**Stored data**
──────────────────────────────

===== src/rtl/shift_seq_pkg.sv =====
// Shared constants and enums for the shift command sequencer.
package shift_seq_pkg;
  localparam int WIDTH = 16;
  localparam int AMT_W = 5;
  localparam int SH_W  = 4;

  typedef enum logic [1:0] {
    OP_LSR = 2'b00,
    OP_ASR = 2'b01,
    OP_LSL = 2'b10,
    OP_RSV = 2'b11
  } op_e;

  typedef enum logic [1:0] {
    ST_IDLE    = 2'b00,
    ST_ISSUE   = 2'b01,
    ST_CAPTURE = 2'b10,
    ST_DONE    = 2'b11
  } state_e;
endpackage


===== src/rtl/shift_seq_if.sv =====
// Command and result handshakes of shift_seq; master = producer/consumer side, slave = sequencer.
interface shift_seq_if;
  import shift_seq_pkg::*;

  logic             in_valid;
  logic             in_ready;
  logic [1:0]       in_op;
  logic [WIDTH-1:0] in_data;
  logic [AMT_W-1:0] in_amt;
  logic             out_valid;
  logic             out_ready;
  logic [WIDTH-1:0] out_data;
  logic             out_err;

  modport slave (
    input  in_valid, in_op, in_data, in_amt, out_ready,
    output in_ready, out_valid, out_data, out_err
  );

  modport master (
    output in_valid, in_op, in_data, in_amt, out_ready,
    input  in_ready, out_valid, out_data, out_err
  );
endinterface


===== src/rtl/shift_seq_bit_reverse16.sv =====
// Combinational 16-bit bit reversal; only built when SHIFT_SEQ_LSL_EN is defined.
`ifdef SHIFT_SEQ_LSL_EN
module bit_reverse16 (
  input  logic [15:0] i_d,
  output logic [15:0] o_q
);
  for (genvar g = 0; g < 16; g++) begin : g_rev
    assign o_q[g] = i_d[15-g];
  end
endmodule
`endif


===== src/rtl/shift_seq.sv =====
// Shift command sequencer driving a registered 16-bit right shifter.
// Define SHIFT_SEQ_LSL_EN to implement op 10 (LSL) via bit reversal; otherwise it is an error op.
module shift_seq
  import shift_seq_pkg::*;
#(
  parameter int CNT_W = 8
) (
  input  logic             clk,
  input  logic             rst,
  shift_seq_if.slave       bus,
  output logic [WIDTH-1:0] sh_a,
  output logic [WIDTH-1:0] sh_fill,
  output logic [SH_W-1:0]  sh_control,
  input  logic [WIDTH-1:0] sh_result,
  output logic [CNT_W-1:0] op_count
);
  state_e           r_state;
  state_e           w_next;
  op_e              w_op;
  logic             w_accept;
  logic             w_legal;
  logic             w_bypass;
  logic             w_sign;
  logic [WIDTH-1:0] w_issue_a;
  logic [WIDTH-1:0] w_issue_fill;
  logic [WIDTH-1:0] w_bypass_data;
  logic [WIDTH-1:0] w_cap_data;

  logic [WIDTH-1:0] r_sh_a;
  logic [WIDTH-1:0] r_sh_fill;
  logic [SH_W-1:0]  r_sh_ctl;
  logic [WIDTH-1:0] r_out_data;
  logic             r_out_err;
  logic [CNT_W-1:0] r_count;

  assign w_op     = op_e'(bus.in_op);
  assign w_accept = bus.in_valid && (r_state == ST_IDLE);
  assign w_bypass = bus.in_amt[AMT_W-1];
  assign w_sign   = bus.in_data[WIDTH-1];

  assign w_issue_fill  = (w_op == OP_ASR) ? {WIDTH{w_sign}} : {WIDTH{1'b0}};
  assign w_bypass_data = (w_op == OP_ASR) ? {WIDTH{w_sign}} : {WIDTH{1'b0}};

`ifdef SHIFT_SEQ_LSL_EN
  logic             r_is_lsl;
  logic [WIDTH-1:0] w_rev_in;
  logic [WIDTH-1:0] w_rev_out;

  bit_reverse16 u_rev_operand (.i_d(bus.in_data), .o_q(w_rev_in));
  bit_reverse16 u_rev_result  (.i_d(sh_result),   .o_q(w_rev_out));

  assign w_legal    = (w_op != OP_RSV);
  assign w_issue_a  = (w_op == OP_LSL) ? w_rev_in : bus.in_data;
  assign w_cap_data = r_is_lsl ? w_rev_out : sh_result;

  // Remember whether the in-flight command needs its result un-reversed.
  always_ff @(posedge clk) begin
    if (rst) begin
      r_is_lsl <= 1'b0;
    end else if (w_accept) begin
      r_is_lsl <= (w_op == OP_LSL);
    end else begin
      r_is_lsl <= r_is_lsl;
    end
  end
`else
  assign w_legal    = (w_op == OP_LSR) || (w_op == OP_ASR);
  assign w_issue_a  = bus.in_data;
  assign w_cap_data = sh_result;
`endif

  // FSM state register.
  always_ff @(posedge clk) begin
    if (rst) begin
      r_state <= ST_IDLE;
    end else begin
      r_state <= w_next;
    end
  end

  // Next-state decode; amounts of 16+ and illegal ops skip the shifter entirely.
  always_comb begin
    w_next = r_state;
    case (r_state)
      ST_IDLE: begin
        if (w_accept) begin
          if (w_legal && !w_bypass) begin
            w_next = ST_ISSUE;
          end else begin
            w_next = ST_DONE;
          end
        end else begin
          w_next = ST_IDLE;
        end
      end
      ST_ISSUE:   w_next = ST_CAPTURE;
      ST_CAPTURE: w_next = ST_DONE;
      ST_DONE: begin
        if (bus.out_ready) begin
          w_next = ST_IDLE;
        end else begin
          w_next = ST_DONE;
        end
      end
      default: w_next = ST_IDLE;
    endcase
  end

  // Shifter drive, result capture and completion counter.
  always_ff @(posedge clk) begin
    if (rst) begin
      r_sh_a     <= '0;
      r_sh_fill  <= '0;
      r_sh_ctl   <= '0;
      r_out_data <= '0;
      r_out_err  <= 1'b0;
      r_count    <= '0;
    end else begin
      if (w_next == ST_ISSUE) begin
        r_sh_a    <= w_issue_a;
        r_sh_fill <= w_issue_fill;
        r_sh_ctl  <= bus.in_amt[SH_W-1:0];
      end else begin
        r_sh_a    <= '0;
        r_sh_fill <= '0;
        r_sh_ctl  <= '0;
      end

      if (w_accept && (w_next == ST_DONE)) begin
        r_out_data <= w_legal ? w_bypass_data : {WIDTH{1'b0}};
        r_out_err  <= ~w_legal;
      end else if (r_state == ST_CAPTURE) begin
        r_out_data <= w_cap_data;
        r_out_err  <= 1'b0;
      end else begin
        r_out_data <= r_out_data;
        r_out_err  <= r_out_err;
      end

      if ((r_state == ST_DONE) && bus.out_ready) begin
        r_count <= r_count + CNT_W'(1);
      end else begin
        r_count <= r_count;
      end
    end
  end

  assign bus.in_ready  = (r_state == ST_IDLE);
  assign bus.out_valid = (r_state == ST_DONE);
  assign bus.out_data  = r_out_data;
  assign bus.out_err   = r_out_err;
  assign sh_a          = r_sh_a;
  assign sh_fill       = r_sh_fill;
  assign sh_control    = r_sh_ctl;
  assign op_count      = r_count;
endmodule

──────────────────────────────

**Action item**
Go line by line through the records and copy those that contain the word "sequencer".

**Result for this task**
// Shared constants and enums for the shift command sequencer.
// Command and result handshakes of shift_seq; master = producer/consumer side, slave = sequencer.
// Shift command sequencer driving a registered 16-bit right shifter.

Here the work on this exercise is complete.